== Segment start ==
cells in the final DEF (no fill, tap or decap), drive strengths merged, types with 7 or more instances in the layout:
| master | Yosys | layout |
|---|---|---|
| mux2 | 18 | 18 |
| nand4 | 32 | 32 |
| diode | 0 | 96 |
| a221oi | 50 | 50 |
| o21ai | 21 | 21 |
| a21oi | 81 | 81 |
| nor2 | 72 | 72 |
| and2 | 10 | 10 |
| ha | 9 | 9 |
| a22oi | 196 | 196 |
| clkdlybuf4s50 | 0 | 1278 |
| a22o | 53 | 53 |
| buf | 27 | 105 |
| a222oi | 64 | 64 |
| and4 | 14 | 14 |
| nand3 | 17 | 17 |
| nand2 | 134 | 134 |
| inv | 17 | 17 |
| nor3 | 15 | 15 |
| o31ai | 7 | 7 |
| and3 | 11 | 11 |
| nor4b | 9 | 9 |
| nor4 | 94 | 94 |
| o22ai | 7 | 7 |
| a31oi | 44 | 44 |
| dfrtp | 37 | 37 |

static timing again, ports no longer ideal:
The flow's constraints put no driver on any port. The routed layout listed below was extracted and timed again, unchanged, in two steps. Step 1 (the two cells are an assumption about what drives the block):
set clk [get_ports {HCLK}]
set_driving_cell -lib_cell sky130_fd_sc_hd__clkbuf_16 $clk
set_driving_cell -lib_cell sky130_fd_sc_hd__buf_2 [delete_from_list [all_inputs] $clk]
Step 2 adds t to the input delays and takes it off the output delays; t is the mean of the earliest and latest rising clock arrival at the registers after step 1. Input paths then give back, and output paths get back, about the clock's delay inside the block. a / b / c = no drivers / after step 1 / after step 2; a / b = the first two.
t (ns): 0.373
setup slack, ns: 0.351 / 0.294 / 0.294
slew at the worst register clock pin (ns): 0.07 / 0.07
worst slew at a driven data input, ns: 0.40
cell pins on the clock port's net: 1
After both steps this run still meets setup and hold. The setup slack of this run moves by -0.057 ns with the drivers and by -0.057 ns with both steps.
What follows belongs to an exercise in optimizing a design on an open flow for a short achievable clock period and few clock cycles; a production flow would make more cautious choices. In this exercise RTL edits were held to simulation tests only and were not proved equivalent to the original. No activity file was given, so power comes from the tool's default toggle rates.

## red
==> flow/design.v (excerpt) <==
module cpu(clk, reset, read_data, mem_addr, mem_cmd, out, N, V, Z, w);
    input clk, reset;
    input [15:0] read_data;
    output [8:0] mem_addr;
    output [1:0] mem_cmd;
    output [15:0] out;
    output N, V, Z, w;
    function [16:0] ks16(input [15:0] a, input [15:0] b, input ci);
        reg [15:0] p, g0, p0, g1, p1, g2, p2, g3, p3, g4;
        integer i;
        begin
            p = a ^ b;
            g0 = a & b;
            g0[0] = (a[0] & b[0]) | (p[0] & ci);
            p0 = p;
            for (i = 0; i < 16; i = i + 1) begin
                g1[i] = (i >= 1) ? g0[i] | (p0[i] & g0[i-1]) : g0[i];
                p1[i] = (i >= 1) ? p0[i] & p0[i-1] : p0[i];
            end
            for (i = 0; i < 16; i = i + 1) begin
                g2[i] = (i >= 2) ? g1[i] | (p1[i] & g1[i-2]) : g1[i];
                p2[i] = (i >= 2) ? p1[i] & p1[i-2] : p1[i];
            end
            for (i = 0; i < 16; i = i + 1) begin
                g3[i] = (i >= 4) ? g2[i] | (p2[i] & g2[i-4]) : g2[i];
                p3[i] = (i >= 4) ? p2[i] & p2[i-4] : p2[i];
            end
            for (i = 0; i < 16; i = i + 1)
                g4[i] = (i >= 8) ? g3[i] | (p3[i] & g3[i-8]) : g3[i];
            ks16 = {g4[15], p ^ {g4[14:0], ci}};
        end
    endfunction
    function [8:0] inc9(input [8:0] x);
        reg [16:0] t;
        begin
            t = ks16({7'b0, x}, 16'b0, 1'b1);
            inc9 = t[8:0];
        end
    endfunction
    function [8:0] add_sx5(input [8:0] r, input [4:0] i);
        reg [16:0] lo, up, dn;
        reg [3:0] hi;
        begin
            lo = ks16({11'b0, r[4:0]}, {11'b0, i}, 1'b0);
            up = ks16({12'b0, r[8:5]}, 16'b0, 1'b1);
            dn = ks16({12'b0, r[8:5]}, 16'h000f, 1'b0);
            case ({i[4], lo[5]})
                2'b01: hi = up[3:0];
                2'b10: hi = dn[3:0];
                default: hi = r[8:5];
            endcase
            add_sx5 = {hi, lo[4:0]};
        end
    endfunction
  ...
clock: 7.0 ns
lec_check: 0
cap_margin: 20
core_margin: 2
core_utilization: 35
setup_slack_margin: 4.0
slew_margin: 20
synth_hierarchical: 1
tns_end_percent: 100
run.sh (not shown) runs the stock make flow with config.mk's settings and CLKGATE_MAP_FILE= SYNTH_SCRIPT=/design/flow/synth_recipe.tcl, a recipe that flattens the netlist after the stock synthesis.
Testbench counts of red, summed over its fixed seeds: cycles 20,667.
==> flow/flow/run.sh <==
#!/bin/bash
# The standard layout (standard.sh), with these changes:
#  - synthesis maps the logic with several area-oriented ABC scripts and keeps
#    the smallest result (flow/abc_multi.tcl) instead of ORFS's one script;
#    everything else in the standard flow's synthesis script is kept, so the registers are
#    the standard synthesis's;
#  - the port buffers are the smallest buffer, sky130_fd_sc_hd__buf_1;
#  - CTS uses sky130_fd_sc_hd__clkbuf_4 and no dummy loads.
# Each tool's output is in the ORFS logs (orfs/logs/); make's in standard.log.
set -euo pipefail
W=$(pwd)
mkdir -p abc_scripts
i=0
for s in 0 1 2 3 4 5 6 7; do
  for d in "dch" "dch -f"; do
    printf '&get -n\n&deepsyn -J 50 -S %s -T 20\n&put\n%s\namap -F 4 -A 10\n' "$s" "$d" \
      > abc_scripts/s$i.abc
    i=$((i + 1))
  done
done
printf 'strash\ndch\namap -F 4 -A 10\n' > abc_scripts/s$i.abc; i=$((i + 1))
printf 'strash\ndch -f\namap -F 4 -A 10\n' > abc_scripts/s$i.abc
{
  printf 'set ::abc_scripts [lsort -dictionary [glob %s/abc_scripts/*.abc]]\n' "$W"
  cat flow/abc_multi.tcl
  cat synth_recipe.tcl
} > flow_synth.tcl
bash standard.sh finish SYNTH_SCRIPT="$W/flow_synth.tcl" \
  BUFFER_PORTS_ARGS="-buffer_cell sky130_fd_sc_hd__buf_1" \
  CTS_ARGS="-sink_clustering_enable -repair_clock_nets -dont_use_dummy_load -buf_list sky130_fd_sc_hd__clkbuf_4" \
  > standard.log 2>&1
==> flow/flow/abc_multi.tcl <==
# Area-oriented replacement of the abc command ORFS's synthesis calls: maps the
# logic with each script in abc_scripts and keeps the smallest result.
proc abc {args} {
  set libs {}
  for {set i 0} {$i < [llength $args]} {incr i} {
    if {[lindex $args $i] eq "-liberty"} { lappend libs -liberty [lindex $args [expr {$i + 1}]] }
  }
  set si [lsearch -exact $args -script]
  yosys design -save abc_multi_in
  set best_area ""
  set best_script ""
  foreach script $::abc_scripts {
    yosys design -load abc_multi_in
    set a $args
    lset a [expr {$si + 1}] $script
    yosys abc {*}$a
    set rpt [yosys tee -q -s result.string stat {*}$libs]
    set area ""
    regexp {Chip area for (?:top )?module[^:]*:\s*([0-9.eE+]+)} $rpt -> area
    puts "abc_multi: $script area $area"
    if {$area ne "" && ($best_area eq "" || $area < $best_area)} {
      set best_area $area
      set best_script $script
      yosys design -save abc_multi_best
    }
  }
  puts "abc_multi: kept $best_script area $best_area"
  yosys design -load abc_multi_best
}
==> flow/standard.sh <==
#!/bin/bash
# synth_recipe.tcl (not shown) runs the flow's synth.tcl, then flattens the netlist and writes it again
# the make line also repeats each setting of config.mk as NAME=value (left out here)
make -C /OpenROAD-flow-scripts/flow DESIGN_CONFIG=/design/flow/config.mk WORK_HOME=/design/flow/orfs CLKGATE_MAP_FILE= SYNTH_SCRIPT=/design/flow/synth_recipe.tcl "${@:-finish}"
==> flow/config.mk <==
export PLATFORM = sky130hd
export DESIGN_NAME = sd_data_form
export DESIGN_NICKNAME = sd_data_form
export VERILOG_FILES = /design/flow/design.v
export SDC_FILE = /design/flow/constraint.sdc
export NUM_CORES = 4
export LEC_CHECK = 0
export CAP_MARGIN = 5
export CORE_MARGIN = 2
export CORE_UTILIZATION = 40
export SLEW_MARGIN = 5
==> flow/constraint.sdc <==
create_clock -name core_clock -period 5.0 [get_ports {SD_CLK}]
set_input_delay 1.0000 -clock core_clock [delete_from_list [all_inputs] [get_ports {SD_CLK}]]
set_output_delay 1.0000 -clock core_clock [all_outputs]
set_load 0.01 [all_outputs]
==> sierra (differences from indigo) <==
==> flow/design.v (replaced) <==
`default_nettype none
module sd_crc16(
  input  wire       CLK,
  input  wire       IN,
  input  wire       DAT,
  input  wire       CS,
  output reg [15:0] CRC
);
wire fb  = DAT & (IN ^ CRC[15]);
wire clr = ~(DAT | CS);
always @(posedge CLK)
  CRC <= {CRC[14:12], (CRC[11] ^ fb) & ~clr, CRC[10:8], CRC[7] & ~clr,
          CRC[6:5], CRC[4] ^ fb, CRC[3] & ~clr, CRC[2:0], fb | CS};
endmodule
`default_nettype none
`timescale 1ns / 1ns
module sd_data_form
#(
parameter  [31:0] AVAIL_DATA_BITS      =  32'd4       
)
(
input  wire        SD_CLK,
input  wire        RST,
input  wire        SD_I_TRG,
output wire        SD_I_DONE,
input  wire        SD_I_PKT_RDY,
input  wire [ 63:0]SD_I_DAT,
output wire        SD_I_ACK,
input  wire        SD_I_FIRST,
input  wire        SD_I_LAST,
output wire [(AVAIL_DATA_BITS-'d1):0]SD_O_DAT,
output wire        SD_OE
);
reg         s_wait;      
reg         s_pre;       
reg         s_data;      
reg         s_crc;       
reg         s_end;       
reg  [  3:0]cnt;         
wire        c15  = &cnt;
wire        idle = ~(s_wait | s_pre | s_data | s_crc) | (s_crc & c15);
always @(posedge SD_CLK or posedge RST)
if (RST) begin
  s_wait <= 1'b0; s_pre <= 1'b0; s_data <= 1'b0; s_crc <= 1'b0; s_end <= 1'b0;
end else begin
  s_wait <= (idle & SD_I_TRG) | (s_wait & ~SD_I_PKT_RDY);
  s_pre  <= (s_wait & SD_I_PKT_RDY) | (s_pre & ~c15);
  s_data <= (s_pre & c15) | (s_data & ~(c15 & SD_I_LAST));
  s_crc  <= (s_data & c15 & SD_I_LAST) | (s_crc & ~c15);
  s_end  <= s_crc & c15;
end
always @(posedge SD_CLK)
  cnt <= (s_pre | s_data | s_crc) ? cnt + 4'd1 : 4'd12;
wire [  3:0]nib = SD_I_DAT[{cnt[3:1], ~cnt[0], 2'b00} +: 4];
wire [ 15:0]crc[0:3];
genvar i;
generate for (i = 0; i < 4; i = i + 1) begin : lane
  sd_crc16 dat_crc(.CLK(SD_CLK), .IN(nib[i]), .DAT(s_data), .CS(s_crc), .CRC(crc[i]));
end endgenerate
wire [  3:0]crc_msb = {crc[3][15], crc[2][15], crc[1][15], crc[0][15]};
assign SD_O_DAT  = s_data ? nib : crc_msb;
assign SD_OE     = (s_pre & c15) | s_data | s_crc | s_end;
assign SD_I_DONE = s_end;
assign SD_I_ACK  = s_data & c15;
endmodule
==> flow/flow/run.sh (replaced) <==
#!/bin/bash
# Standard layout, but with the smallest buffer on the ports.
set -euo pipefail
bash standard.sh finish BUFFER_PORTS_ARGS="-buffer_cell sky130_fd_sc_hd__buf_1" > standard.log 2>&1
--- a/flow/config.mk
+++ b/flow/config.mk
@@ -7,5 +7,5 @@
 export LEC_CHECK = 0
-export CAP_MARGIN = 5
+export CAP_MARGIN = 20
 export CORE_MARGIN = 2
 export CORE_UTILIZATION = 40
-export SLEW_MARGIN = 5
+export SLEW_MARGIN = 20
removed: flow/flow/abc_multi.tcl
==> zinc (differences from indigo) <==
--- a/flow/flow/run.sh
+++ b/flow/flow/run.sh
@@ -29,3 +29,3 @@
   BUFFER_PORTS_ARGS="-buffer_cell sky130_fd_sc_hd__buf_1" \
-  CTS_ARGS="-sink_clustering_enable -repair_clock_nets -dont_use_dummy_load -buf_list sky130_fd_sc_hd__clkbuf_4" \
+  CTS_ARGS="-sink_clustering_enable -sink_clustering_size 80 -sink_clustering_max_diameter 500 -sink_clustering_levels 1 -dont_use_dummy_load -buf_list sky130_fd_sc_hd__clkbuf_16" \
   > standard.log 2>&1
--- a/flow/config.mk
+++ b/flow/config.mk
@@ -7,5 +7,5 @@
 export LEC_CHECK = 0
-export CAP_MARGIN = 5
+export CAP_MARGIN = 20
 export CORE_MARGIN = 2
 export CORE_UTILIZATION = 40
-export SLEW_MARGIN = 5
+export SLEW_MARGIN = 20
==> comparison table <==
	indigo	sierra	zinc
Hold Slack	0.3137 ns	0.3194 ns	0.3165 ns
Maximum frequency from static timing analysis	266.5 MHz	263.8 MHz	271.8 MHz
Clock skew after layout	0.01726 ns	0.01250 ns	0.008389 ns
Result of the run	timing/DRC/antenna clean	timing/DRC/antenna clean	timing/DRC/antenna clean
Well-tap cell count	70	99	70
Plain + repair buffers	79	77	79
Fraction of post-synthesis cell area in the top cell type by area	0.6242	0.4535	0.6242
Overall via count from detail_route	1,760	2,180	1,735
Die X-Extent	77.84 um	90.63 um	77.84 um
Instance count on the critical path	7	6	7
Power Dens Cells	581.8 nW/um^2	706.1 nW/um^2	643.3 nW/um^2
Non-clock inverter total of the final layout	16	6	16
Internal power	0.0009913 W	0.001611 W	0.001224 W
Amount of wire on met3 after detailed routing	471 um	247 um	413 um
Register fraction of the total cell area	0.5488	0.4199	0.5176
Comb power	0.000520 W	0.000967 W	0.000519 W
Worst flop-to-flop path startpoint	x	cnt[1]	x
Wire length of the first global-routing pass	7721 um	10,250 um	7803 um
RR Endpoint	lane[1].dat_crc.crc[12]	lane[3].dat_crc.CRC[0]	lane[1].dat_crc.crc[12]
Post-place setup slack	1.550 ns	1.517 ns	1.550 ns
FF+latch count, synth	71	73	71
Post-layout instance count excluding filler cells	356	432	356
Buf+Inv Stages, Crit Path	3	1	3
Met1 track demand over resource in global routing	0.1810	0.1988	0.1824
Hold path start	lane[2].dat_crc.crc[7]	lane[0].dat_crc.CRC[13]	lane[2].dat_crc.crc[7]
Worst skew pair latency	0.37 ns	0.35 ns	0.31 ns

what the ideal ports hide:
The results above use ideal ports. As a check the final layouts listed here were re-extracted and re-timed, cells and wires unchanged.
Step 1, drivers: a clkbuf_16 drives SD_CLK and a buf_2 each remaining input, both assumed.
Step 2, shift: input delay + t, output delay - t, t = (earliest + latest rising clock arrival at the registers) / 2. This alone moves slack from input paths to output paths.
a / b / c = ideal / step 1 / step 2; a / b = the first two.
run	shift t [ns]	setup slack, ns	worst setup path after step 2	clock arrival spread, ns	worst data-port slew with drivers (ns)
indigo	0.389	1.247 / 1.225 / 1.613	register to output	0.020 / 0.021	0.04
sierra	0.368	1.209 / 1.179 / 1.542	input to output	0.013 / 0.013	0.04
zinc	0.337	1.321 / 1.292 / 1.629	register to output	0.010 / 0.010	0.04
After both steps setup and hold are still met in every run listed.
== Segment end ==
◆ WORK TO COMPLETE ◆
Find how many lines in the material hold the word "namap" and state that number alone.

◆ ANSWER TO THIS TASK ◆
3